年金暮らしの88歳の母が急逝し、遺品整理で3冊の預金通帳を見つけた58歳の次女。几帳面だった母の通帳の残高が合計80万円しかなかったことに、ただならぬ不審感を抱きます。取引履歴の確認から発覚した不自然な引き出しと、残された3姉妹に待ち受けていたものとは……。親の財産管理に潜むリスクと相続問題について、弁護士法人山村法律事務所の代表弁護士・山村暢彦氏が解説します。
※画像はイメージです/PIXTA
「嘘でしょ?少なすぎる」…年金暮らしの88歳母が遺した「3冊の預金通帳」の残高は合計80万円。3姉妹・58歳次女が抱いた〈ただならぬ不審感〉の裏側【弁護士が解説】
「こんなに少ないはずない…」几帳面だった母の通帳残高はわずか80万円
「嘘でしょ、こんなに少ないはずない……」
3姉妹の次女のユミコさん(仮名・58歳)は、実家の片付けで見つけた3冊の預金通帳を見つめ、ある違和感を覚えていました。

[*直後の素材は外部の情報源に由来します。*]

**config.mk**
```make
export PLATFORM = sky130hd
export DESIGN_NAME = hwe_ctrl
export DESIGN_NICKNAME = d
export VERILOG_FILES = /design/src/rtl/hwe_pkg.sv /design/src/rtl/hwe_ctrl.sv
export SDC_FILE = /design/constraint.sdc
export NUM_CORES = 1
export LEC_CHECK = 0
export ABC_CLOCK_PERIOD_IN_PS = 2800
export BUFFER_PORTS_ARGS = -buffer_cell sky130_fd_sc_hd__buf_2
export CAP_MARGIN = 10
export CORE_MARGIN = 2
export CORE_UTILIZATION = 39
export DETAILED_ROUTE_END_ITERATION = 8
export GPL_ROUTABILITY_DRIVEN = 1
export RECOVER_POWER = 100
export SLEW_MARGIN = 25
export SYNTH_ARGS = -nofsm -noshare
export SYNTH_HDL_FRONTEND = slang
export SYNTH_SLANG_ARGS = --single-unit
```
**constraint.sdc**
```tcl
create_clock -name clk -period 2.8 [get_ports clk]
set_clock_uncertainty 0.1 [all_clocks]
set_input_delay 0.56 -clock clk [delete_from_list [all_inputs] [get_ports clk]]
set_output_delay 0.56 -clock clk [all_outputs]
set_load 0.05 [all_outputs]
```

先日、一人暮らしをしていた88歳の母が突然倒れました。脳梗塞と診断され、入院後わずか1ヵ月で亡くなりました。母の世話は、車で30分ほどの距離に住むユミコさんが一手に引き受けていました。
葬儀には、遠方に住む長女(61歳)と三女(55歳)も駆けつけました。
しかしその後、遺品整理で見つけた母の通帳を記帳したユミコさんは目を疑いました。3冊合わせても、残高がたった80万円しかなかったのです。
母は几帳面な性格で、年金や生活費をきっちりと管理していました。生前、「200万円はユミコのために取ってあるからね」と漏らしていたことからも、現実の残高とあまりにも食い違っていることが引っかかっていました。
不審に思ったユミコさんが取引履歴を確認すると、母が入院した直後から、ATMで10万円、30万円、50万円と立て続けに現金が引き出された形跡がありました。入院中の母が自分で引き出せるはずがありません。
「ねえ、お母さんの通帳から、入院中に何度もお金が引き出されているんだけど……」
実家に集まった際、姉と妹に問いかけると、しばらく沈黙が流れました。